You deserve to have this. It’s been hanging in Violet’s room since Fox gave it to her, but she took it down this afternoon. The frame is cracked. And she punctured the canvas. I’m sorry for that.

I didn’t know how much it meant to you.

Please, give her space.

I hope you understand.

Merry Christmas.

Gemma

You hadn’t yet made it back to your car. I would recognize the shape of you anywhere, the round of your shoulders, the slight lift in your elbows while you walked. I didn’t think before I called your name. You didn’t think before you turned around. And so there we were, staring at each other. Strangers, family. I waited for you to turn away toward your car. But instead you came back. To the porch you rebuilt, to the home you had loved. The home we still shared on paper. You looked up to where the trim around the door had spliced, a shard of wood jutting out like a blade.

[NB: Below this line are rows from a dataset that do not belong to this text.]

## AL
## alu
module alu #(
    parameter INST_W = 4,
    parameter INT_W  = 6,
    parameter FRAC_W = 10,
    parameter DATA_W = INT_W + FRAC_W
)(
    input                      i_clk,
    input                      i_rst_n,
    input                      i_in_valid,
    output                     o_busy,
    input         [INST_W-1:0] i_inst,
    input  signed [DATA_W-1:0] i_data_a,
    input  signed [DATA_W-1:0] i_data_b,
    output                     o_out_valid,
    output        [DATA_W-1:0] o_data
);
localparam SADD = 4'd0;  
localparam SSUB = 4'd1;  
localparam SMUL = 4'd2;  
localparam SACC = 4'd3;  
localparam SOFT = 4'd4;  
localparam XOR = 4'd5;   
localparam ARSH = 4'd6;  
localparam LROT = 4'd7;  
localparam CLZ = 4'd8;   
localparam RM4 = 4'd9;   
localparam MEM_H = 16;   
integer i;
localparam RANGE1 = 6'b100000;
localparam RANGE2 = 6'b010000;
localparam RANGE3 = 6'b001000;
localparam RANGE4 = 6'b000100;
localparam RANGE5 = 6'b000010;
localparam RANGE6 = 6'b000001;
localparam WAIT = 1'b0;
localparam EXE = 1'b1;
  ...
Settings: LEC_CHECK=0, CAP_MARGIN=20, CORE_MARGIN=2, CORE_UTILIZATION=72, CTS_CLUSTER_DIAMETER=295, CTS_CLUSTER_SIZE=16, SETUP_SLACK_MARGIN=0.91, SLEW_MARGIN=20, TNS_END_PERCENT=10; clock period 4.96 ns.
run.sh (not shown) runs the stock make flow with config.mk's settings and CLKGATE_MAP_FILE=.
The flow ended early for AL: it failed with a tool error in global routing (5_1_grt).
> inputs changed (AL -> MS)
Settings: swapping 72 for 40 in CORE_UTILIZATION; clearing CTS_CLUSTER_DIAMETER, which used to be 295; swapping 20 for 15 in CAP_MARGIN; swapping 16 for 48 in CTS_CLUSTER_SIZE; swapping 0.91 for -0.3 in SETUP_SLACK_MARGIN; putting CORE_ASPECT_RATIO at 0.54 where nothing was set; swapping 10 for 35 in TNS_END_PERCENT; putting CELL_PAD_IN_SITES_GLOBAL_PLACEMENT at 2 where nothing was set; swapping 4.96 for 6.05 in the clock period (ns, I/O delays scaled along).
==> comparison <==
Layout checks on MS: not met. Flow itself completed; violations: negative setup slack.
Number of rows created at floorplan, MS vs AL: down slightly
MS vs. AL: chip area in the Yosys report now sits at about the same level; H-tree depth now sits higher; full die area now sits higher; fraction of the core area occupied by cells at floorplan now sits lower.

========
The RTL this note starts from:
==> flow/design.v <==
module alu #(
    parameter INST_W = 4,
    parameter INT_W  = 6,
    parameter FRAC_W = 10,
    parameter DATA_W = INT_W + FRAC_W
)(
    input                      i_clk,
    input                      i_rst_n,
    input                      i_in_valid,
    output                     o_busy,
    input         [INST_W-1:0] i_inst,
    input  signed [DATA_W-1:0] i_data_a,
    input  signed [DATA_W-1:0] i_data_b,
    output                     o_out_valid,
    output        [DATA_W-1:0] o_data
);
localparam SADD = 4'd0;  
localparam SSUB = 4'd1;  
localparam SMUL = 4'd2;  
localparam SACC = 4'd3;  
localparam SOFT = 4'd4;  
localparam XOR = 4'd5;   
localparam ARSH = 4'd6;  
localparam LROT = 4'd7;  
localparam CLZ = 4'd8;   
localparam RM4 = 4'd9;   
localparam MEM_H = 16;   
integer i;
localparam RANGE1 = 6'b100000;
localparam RANGE2 = 6'b010000;
localparam RANGE3 = 6'b001000;
localparam RANGE4 = 6'b000100;
localparam RANGE5 = 6'b000010;
localparam RANGE6 = 6'b000001;
localparam WAIT = 1'b0;
localparam EXE = 1'b1;
reg signed [DATA_W-1:0] comb_result; 
reg [DATA_W-1:0] rot_result; 
reg [DATA_W-1:0] add_sub_result;
reg signed [DATA_W+3:0] acc_result20;
reg signed [DATA_W-1:0] acc_result;
reg signed [DATA_W:0] add_sub_result17;
reg [DATA_W-1:0] arsh_result;
reg [2*DATA_W-1:0] lrot_base;
reg [DATA_W-1:0] lrot_result;
reg [4:0] clz_result;
reg [12:0] rm4_result;
reg [7:0] clz8;
reg [3:0] clz4;
wire [5:0] soft_range;
reg signed [DATA_W-1:0] soft_result;
reg [DATA_W-1:0] o_data_buffer;
reg busy_buffer;
reg ovalid_buffer;
reg [INST_W-1:0] inst_buffer;
reg signed [DATA_W-1:0] data_a_buffer;
reg signed [DATA_W-1:0] data_b_buffer;
reg signed [DATA_W+3:0] acc_mem [MEM_H-1:0];     
reg cs, ns;
always @(posedge i_clk or negedge i_rst_n) begin
    if(!i_rst_n) begin
        for (i=0; i<16; i=i+1) begin
            acc_mem[i] <= 20'd0;
        end
    end
    else if (inst_buffer == SACC)begin
        acc_mem[data_a_buffer[3:0]] <= acc_result20;
    end
end
always @(posedge i_clk or negedge i_rst_n) begin
    if(!i_rst_n) begin
        cs <= WAIT;
    end
    else begin
        cs <= ns;
    end
end
always @(*) begin
    if (cs == WAIT) begin
        ns = (i_in_valid) ? EXE : WAIT;
    end
    else begin
        ns = WAIT;
    end
end
always @(posedge i_clk or negedge i_rst_n) begin
    if(!i_rst_n) begin
        busy_buffer <= 1'b0;
        ovalid_buffer <= 1'b0;
        inst_buffer <= 4'd0;
        o_data_buffer <= 16'd0;
        data_a_buffer <= 16'd0;
        data_b_buffer <= 16'd0;
    end
    else begin
        inst_buffer <= i_inst;
        o_data_buffer <= comb_result;
        data_a_buffer <= i_data_a;
        data_b_buffer <= i_data_b;
        if (cs == WAIT) begin
            busy_buffer <= (i_in_valid) ? 1'b1 : 1'b0;
            ovalid_buffer <= 1'b0;
        end
        else begin
            busy_buffer <= 1'b0;
            ovalid_buffer <= 1'b1;
        end
    end
end
assign o_data = o_data_buffer;
assign o_out_valid = ovalid_buffer;
assign o_busy = busy_buffer;
assign soft_range[5] = data_a_buffer >= 16'sh0800;                                      
assign soft_range[4] = (data_a_buffer >= 16'sh0000) && (data_a_buffer < 16'sh0800);     
assign soft_range[3] = (data_a_buffer >= 16'shfc00) && (data_a_buffer < 16'sh0000);     
assign soft_range[2] = (data_a_buffer >= 16'shf800) && (data_a_buffer < 16'shfc00);     
assign soft_range[1] = (data_a_buffer >= 16'shf400) && (data_a_buffer < 16'shf800);     
assign soft_range[0] = (data_a_buffer < 16'shf400);                                     
always @(*) begin
    comb_result = 16'd0;
    case(inst_buffer)
        SADD : begin
            comb_result = add_sub_result;
        end
        SSUB : begin
            comb_result = add_sub_result;
        end 
        SMUL : begin
            comb_result = S_mul(data_a_buffer, data_b_buffer);
        end
        SACC : begin
            comb_result = acc_result;
        end
        SOFT : begin
            comb_result = soft_result;
        end
        XOR : begin
            comb_result = data_a_buffer ^ data_b_buffer;
        end
        ARSH : begin
            comb_result = arsh_result;
        end
        LROT : begin
            comb_result = lrot_result;
        end
        CLZ : begin
            comb_result = (clz_result[4]) ? 16'h0010 : {12'b0, clz_result[3:0]};
        end
        RM4 : begin
            comb_result = {3'd0,rm4_result};
        end
    endcase
end
always @(*) begin
    acc_result20 = (acc_mem[data_a_buffer[3:0]] + data_b_buffer);
    if (acc_result20 > 20'sh07fff) begin
        acc_result = 16'h7fff;
    end
    else if (acc_result20 < 20'shf8000) begin
        acc_result = 16'h8000;
    end
    else begin
        acc_result = acc_result20[DATA_W-1:0];
    end
end
always @(*) begin
    add_sub_result17 = (inst_buffer[0]) ? (data_a_buffer - data_b_buffer) : (data_a_buffer + data_b_buffer);
    if (!add_sub_result17[DATA_W]) begin  
        add_sub_result = (add_sub_result17 > 17'sh07fff) ? 16'h7fff : add_sub_result17[DATA_W-1:0];  
    end
    else begin   
        add_sub_result = (add_sub_result17 < 17'sh18000) ? 16'h8000 : add_sub_result17[DATA_W-1:0];
    end
end
always @(*) begin
    soft_result = 16'd0;
    case (soft_range)
        RANGE1 : begin               
            soft_result = data_a_buffer;                                                                     
        end 
        RANGE2 : begin                           
            soft_result = dev3($signed({data_a_buffer, 1'b0}) + 18'sh00800);     
        end
        RANGE3 : begin
            soft_result = dev3($signed(({data_a_buffer[DATA_W-1], data_a_buffer})) + 18'sh00800);          
        end
        RANGE4 : begin
            soft_result = dev9($signed({data_a_buffer, 1'b0}) + 18'sh01400);     
        end
        RANGE5 : begin
            soft_result = dev9($signed({data_a_buffer[DATA_W-1], data_a_buffer}) + 18'sh00c00);          
        end
        RANGE6 : begin
            soft_result = 16'd0;                                                                     
        end
    endcase
end
always @(*) begin
    arsh_result = data_a_buffer >>> data_b_buffer[4:0];
end
always @(*) begin
    lrot_base = {2{data_a_buffer}};
    lrot_result = lrot_base[(5'd16-data_b_buffer[4:0])+:DATA_W];
end
always @(*) begin
    clz_result[4] = (~|data_a_buffer);
    clz_result[3] = (~|data_a_buffer[15:8]);
    clz8 = (clz_result[3]) ? data_a_buffer[7:0] : data_a_buffer[15:8];
    clz_result[2] = (~|clz8[7:4]);
    clz4 = (clz_result[2]) ? clz8[3:0] : clz8[7:4];
    clz_result[1] = (~|clz4[3:2]);
    clz_result[0] = (clz_result[1]) ? ~clz4[1] : ~clz4[3];
end
always @(*) begin
    for (i=0; i<13; i=i+1) begin
        rm4_result[i] = data_a_buffer[i+:4] == data_b_buffer[(15-i)-:4];
    end
end
function automatic [DATA_W-1:0] S_mul;
    input signed [DATA_W-1:0] data_a;
    input signed [DATA_W-1:0] data_b;
    reg signed [2*DATA_W-1:0] mul_result;
    begin
        mul_result = data_a * data_b;
        if (!mul_result[2*DATA_W-1]) begin
            if (mul_result > 32'sh01fffc00) begin
                S_mul = 16'h7fff;  
            end
            else begin
                S_mul = (mul_result[9]) ? mul_result[25:10] + 16'sd1 : mul_result[25:10];   
            end
        end
        else begin
            if (mul_result < 32'shfe000000) begin
                S_mul = 16'h8000;   
            end
            else begin
                S_mul = (mul_result[9]) ? mul_result[25:10] + 16'sd1 : mul_result[25:10];   
            end
        end
    end
endfunction
localparam EXT_BIT = 10;
function automatic [DATA_W-1:0] dev3;
    input signed [17:0] devident;        
    reg signed [EXT_BIT+17:0] ext_devident;
    reg signed [EXT_BIT+17:0] Q0;
    reg signed [EXT_BIT+17:0] Q1;
    reg signed [EXT_BIT+17:0] Q2;
    reg signed [EXT_BIT+17:0] Q3, Q3_plus1;
    begin
        ext_devident = {devident, 10'b0};            
        Q0 = ((ext_devident >> 2) + ext_devident) >> 2;
        Q1 = (Q0 + ext_devident) >> 1;
        Q2 = ((Q1 >> 6) + Q1);
        Q3 = ((Q2 >> 12) + Q2) >> 1;
        Q3_plus1 = Q3 + $signed({18'h00001,10'b0});   
        dev3 = (Q3[EXT_BIT-1]) ? Q3_plus1[EXT_BIT+15:EXT_BIT] : Q3[EXT_BIT+15:EXT_BIT];
    end
endfunction
function automatic [DATA_W-1:0] dev9;
    input signed [17:0] devident;
    reg signed [EXT_BIT+17:0] ext_devident;
    reg signed [EXT_BIT+17:0] Q0;
    reg signed [EXT_BIT+17:0] Q1;
    reg signed [EXT_BIT+17:0] Q2;
    reg signed [EXT_BIT+17:0] Q3, Q3_plus1;
    begin
        ext_devident = {devident, 10'b0};    
        Q0 = ((ext_devident >> 1) + ext_devident) >> 1;
        Q1 = (Q0 + ext_devident) >> 1;
        Q2 = ((Q1 >> 6) + Q1);
        Q3 = ((Q2 >> 12) + Q2) >> 3;
        Q3_plus1 = Q3 + $signed({18'h00001,10'b0});   
        dev9 = (Q3[EXT_BIT-1]) ? Q3_plus1[EXT_BIT+15:EXT_BIT] : Q3[EXT_BIT+15:EXT_BIT];
    end
endfunction
endmodule
make LEC_CHECK=0 CAP_MARGIN=20 CORE_MARGIN=2 CORE_UTILIZATION=64 SLEW_MARGIN=20 finish   # period 10.5 ns
The first run produced a clean layout.
Next try:
Settings changed: CORE_UTILIZATION 64 to 70, CTS_CLUSTER_DIAMETER set to 55, CTS_CLUSTER_SIZE set to 39, SETUP_SLACK_MARGIN set to 0.79.
Clock period 10.5 ns to 3.09 ns, I/O delays scaled along.
With this change the flow died in global routing, error GRT-0116.
Synthesized cell count is unchanged.
Die area fell by a little under a tenth.
Synthesized area does not change.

‘You should get that fixed.’

‘Thank you. For bringing this back.’ I gestured behind me to the painting, half unwrapped in the entryway.

‘Thank Gemma.’

I nodded.

‘You can’t call my wife anymore. You have to move on with your life. You know this, right? For the good of everyone.’

I knew. But I didn’t want to hear it from you.

You turned away from me, and I thought you might leave then. I stared at the side of your face, trying to decide what I felt for you now. It had been so long since we’d been near each other. You didn’t feel real to me, you felt like a character in a life that had never been mine. I wanted to reach for your chin, to touch you, to see how you felt between my fingers now that you loved someone else, now that you were a father to a child who was not ours.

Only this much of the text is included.